Workforce challenges

Human rights risks posed to drivers can stem from the nature of their recruitment. 

Many drivers are illegally asked to pay charges for recruitment and/or become indebted to the employer or recruitment agency in order to begin employment. This can be the first indication of human trafficking and/or forced labour. According to the ILO’s ‘General principles and operational guidelines for fair recruitment and definition of recruitment fees and related costs’, no recruitment fees or related costs should be charged to, or otherwise be borne by workers or jobseekers. In spite of these protective measures, cross-border drivers can pay high recruitment fees, be confronted with unexpected payments upon arrival in their country of work, and can be misled about their terms and conditions.

The recruitment of young workers into the trucking industry presents specific human rights risks that warrant careful attention within due diligence processes. Young workers are disproportionately recruited into the sector through temporary, agency or trainee arrangements, sometimes with limited transparency about pay, working hours or conditions. In some contexts, recruitment practices may involve misleading information about earnings or job security, or place financial pressure on young workers through training fees, licence costs or equipment charges. These factors can increase vulnerability to debt, dependency, and acceptance of unsafe or unlawful working conditions, particularly where young workers lack experience or knowledge of their rights.

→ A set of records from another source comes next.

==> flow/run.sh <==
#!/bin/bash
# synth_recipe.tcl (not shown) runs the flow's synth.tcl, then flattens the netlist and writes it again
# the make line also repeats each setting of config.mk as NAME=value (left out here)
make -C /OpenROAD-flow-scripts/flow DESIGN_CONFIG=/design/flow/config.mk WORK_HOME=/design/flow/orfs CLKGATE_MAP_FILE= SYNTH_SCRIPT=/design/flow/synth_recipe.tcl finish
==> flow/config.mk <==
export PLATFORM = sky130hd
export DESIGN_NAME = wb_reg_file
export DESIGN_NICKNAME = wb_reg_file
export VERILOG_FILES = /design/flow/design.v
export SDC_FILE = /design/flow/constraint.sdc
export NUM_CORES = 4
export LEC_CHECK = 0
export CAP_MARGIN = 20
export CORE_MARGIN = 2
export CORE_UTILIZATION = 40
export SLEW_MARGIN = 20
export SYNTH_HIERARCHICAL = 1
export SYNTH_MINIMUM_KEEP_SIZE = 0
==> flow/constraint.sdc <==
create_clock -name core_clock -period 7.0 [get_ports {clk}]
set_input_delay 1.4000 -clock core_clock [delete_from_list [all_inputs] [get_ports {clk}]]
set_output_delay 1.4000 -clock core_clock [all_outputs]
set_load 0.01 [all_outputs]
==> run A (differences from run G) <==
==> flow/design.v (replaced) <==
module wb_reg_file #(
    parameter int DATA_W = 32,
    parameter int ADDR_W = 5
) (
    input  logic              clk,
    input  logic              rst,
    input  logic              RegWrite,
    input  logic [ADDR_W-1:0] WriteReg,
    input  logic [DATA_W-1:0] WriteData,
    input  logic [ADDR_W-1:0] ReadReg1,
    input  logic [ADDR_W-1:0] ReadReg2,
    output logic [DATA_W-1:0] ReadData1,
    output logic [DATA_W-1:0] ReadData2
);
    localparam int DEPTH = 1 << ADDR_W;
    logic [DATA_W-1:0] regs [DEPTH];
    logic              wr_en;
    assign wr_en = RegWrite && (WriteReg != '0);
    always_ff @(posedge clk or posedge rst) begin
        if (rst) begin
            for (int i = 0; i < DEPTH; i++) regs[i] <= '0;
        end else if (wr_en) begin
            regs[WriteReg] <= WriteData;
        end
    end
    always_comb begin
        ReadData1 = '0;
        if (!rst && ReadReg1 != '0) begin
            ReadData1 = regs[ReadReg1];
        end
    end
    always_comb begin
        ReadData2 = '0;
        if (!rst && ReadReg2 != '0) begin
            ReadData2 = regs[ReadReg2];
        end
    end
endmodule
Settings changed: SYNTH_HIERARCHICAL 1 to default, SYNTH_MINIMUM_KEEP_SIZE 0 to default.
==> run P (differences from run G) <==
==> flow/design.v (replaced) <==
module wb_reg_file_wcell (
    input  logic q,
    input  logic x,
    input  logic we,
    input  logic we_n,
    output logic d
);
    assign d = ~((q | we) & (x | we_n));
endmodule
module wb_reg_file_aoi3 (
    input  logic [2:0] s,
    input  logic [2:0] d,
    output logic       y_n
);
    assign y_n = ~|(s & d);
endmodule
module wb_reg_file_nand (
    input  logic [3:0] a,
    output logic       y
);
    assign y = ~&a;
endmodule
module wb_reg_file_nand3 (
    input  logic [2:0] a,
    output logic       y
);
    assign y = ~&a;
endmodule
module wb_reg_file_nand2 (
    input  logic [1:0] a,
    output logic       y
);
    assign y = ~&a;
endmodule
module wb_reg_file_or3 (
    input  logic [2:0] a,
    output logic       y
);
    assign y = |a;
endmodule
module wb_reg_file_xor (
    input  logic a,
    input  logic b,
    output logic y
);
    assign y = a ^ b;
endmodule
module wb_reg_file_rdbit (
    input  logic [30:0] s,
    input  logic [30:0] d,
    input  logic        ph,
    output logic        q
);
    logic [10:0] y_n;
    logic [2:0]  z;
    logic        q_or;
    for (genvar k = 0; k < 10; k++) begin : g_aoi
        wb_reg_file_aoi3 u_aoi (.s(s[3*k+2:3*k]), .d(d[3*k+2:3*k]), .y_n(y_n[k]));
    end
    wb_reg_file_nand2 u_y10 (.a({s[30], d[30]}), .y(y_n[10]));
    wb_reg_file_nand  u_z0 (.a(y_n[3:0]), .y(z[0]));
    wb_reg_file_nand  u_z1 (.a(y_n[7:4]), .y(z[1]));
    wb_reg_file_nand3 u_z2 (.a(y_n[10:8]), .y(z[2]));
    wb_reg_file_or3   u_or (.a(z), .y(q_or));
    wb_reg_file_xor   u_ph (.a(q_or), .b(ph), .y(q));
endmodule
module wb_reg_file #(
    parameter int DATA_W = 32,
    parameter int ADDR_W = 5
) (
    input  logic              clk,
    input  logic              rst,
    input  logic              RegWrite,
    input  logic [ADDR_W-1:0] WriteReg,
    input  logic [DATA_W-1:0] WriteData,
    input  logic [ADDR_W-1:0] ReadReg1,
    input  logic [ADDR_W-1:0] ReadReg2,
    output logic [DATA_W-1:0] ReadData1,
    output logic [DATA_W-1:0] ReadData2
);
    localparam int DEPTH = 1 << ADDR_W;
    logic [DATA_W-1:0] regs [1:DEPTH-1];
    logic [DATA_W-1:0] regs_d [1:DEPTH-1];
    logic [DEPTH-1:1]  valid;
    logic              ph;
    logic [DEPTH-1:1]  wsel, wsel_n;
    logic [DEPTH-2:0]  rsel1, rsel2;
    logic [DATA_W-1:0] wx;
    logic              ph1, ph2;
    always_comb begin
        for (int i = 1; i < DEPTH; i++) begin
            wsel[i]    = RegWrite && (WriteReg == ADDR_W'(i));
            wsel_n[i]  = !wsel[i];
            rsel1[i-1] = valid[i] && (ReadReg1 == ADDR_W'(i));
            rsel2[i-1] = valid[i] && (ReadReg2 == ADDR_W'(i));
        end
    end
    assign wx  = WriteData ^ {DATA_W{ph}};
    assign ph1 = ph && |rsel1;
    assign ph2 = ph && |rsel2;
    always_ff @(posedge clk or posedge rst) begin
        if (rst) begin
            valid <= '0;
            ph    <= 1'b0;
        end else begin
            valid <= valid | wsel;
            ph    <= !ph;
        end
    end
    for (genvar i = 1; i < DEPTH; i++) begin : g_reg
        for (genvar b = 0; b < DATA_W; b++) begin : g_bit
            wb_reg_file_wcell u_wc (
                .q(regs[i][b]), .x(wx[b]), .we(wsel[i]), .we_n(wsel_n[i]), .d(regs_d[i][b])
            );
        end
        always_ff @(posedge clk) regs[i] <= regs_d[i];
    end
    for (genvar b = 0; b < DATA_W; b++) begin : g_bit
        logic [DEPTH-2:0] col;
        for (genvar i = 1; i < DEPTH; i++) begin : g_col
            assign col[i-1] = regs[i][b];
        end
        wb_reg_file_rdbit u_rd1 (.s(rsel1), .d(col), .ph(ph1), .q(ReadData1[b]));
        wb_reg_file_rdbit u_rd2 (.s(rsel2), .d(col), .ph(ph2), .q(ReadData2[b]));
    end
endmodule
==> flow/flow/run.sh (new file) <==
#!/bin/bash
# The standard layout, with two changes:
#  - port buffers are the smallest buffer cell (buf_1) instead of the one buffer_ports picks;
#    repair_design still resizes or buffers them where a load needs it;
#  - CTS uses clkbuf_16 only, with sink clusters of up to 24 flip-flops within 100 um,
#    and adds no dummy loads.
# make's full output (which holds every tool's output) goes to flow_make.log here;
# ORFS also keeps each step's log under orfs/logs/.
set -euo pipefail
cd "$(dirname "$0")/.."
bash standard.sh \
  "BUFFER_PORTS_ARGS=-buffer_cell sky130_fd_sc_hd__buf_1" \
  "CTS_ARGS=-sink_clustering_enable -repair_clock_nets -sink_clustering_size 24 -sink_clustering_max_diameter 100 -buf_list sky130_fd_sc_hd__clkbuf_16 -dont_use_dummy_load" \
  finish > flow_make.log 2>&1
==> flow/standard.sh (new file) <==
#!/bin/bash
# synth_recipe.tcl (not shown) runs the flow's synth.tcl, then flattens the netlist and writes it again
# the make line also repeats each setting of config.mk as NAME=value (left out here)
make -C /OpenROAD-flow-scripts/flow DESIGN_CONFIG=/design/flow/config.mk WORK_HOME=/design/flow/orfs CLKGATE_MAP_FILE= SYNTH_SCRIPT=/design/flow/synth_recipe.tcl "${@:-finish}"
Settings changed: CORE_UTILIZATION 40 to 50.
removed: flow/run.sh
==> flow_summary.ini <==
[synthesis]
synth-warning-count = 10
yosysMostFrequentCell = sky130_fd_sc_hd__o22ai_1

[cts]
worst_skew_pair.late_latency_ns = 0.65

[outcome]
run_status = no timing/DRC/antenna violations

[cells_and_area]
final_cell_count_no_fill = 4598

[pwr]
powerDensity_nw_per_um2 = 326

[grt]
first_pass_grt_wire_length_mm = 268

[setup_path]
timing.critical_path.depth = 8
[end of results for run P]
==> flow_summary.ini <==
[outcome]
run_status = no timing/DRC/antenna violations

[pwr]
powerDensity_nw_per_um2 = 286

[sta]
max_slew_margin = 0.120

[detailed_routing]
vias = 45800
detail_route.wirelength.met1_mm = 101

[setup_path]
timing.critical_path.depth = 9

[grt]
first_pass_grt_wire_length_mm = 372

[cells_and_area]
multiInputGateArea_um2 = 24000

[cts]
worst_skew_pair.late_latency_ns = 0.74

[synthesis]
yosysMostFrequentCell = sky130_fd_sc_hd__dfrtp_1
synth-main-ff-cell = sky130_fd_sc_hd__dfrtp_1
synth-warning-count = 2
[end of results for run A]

Young workers are also more likely to face gaps in training, supervision, and saftety and health protections, especially in fragmented or subcontracted transport operations. Pressure to meet delivery schedules, combined with fear of losing work or future opportunities, can discourage young drivers from raising concerns or refusing unsafe work. Where access to trade union representation is weak or absent, these risks may remain hidden from client companies and difficult to address through standard compliance mechanisms. For companies, ineffective oversight of recruitment practices can therefore contribute to elevated safety risks, legal exposure, and reputational harm, underscoring why companies and supply chain actors must engage inthe importance of worker-centred due diligence that includes recruitment pathways as well as conditions of work.